O corpo foi achado em 26 de fevereiro por um morador da vila de Tabuaço, situada a 406 km de Lisboa. De acordo com o jornal Correio da Manhã, ele estava a cerca de 100 metros da residência de Francisca, em uma área de vinhedo. Na ocasião, as autoridades disseram à família que ainda não tinham certeza sobre a identidade, mas investigavam a possibilidade de ser a brasileira.
A confirmação foi divulgada ontem. O governo português informou ainda que o corpo foi encaminhado ao Instituto Nacional de Medicina Legal, na cidade do Porto, e seria liberado posteriormente.
Relembre o caso
Francisca manteve o último contato com a família no dia 20 de junho de 2025. “Falei com ela nesse dia, por volta das 13h30. Ela estava bem, pediu para ver a casa, conversamos e disse que ligaria novamente mais tarde”, recorda a mãe, Maria da Conceição.
A mãe contou que aguardou um novo contato no dia seguinte, o que não aconteceu. Segundo ela, costumava receber mensagens da filha todas as manhãs e estranhou o silêncio. “Todos os dias eu falava com ela. Sempre alegre e sorridente”, afirmou em um vídeo nas redes sociais.
O namorado da brasileira, identificado apenas como “Luis”, foi quem avisou sobre o desaparecimento. Ele entrou em contato com a sogra dizendo que Francisca não atendia ligações nem respondia mensagens. “Fiquei desesperada, comecei a chorar e não consegui mais parar”, relatou a mãe.
Antes disso, o companheiro havia questionado Maria sobre uma suposta infidelidade. Ele perguntou se a filha estaria envolvida com um homem chamado “Paulo”. A mãe explicou que Francisca havia tido um relacionamento breve com ele, por cerca de três meses, em 2023, mas que já havia terminado.

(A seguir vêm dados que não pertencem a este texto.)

===== config.mk =====
export PLATFORM = sky130hd
export DESIGN_NAME = pdac_top
export DESIGN_NICKNAME = d
export VERILOG_FILES = /design/src/pdac_pkg.sv /design/src/pdac_fifo.sv /design/src/pdac_top.sv
export SDC_FILE = /design/constraint.sdc
export NUM_CORES = 1
export LEC_CHECK = 0
export BUFFER_PORTS_ARGS = -buffer_cell sky130_fd_sc_hd__clkbuf_2
export CAP_MARGIN = 30
export CELL_PAD_IN_SITES_DETAIL_PLACEMENT = 1
export CELL_PAD_IN_SITES_GLOBAL_PLACEMENT = 1
export CORE_MARGIN = 2
export CORE_UTILIZATION = 46
export DETAILED_ROUTE_END_ITERATION = 10
export PLACE_DENSITY_LB_ADDON = 0.15
export SLEW_MARGIN = 20
export SYNTH_ARGS = -nofsm -noshare
export SYNTH_HDL_FRONTEND = slang
export SYNTH_SLANG_ARGS = --single-unit
export TNS_END_PERCENT = 30

===== constraint.sdc =====
create_clock -name REF_CLK -period 2.68 [get_ports REF_CLK]
set_input_delay 0.402 -clock REF_CLK [delete_from_list [all_inputs] [get_ports REF_CLK]]
set_output_delay 0.402 -clock REF_CLK [all_outputs]
set_load 0.02 [all_outputs]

Na época, a Guarda Nacional Republicana e os bombeiros iniciaram buscas, sem obter resultados. A investigação começou após o chefe da maranhense, dono de um restaurante onde ela trabalhava, registrar que ela não havia comparecido ao serviço.
Francisca vivia em Tabuaço há mais de um ano quando desapareceu. Segundo a mãe, ela planejava visitar a família entre julho e agosto do ano passado. O caso segue sendo investigado.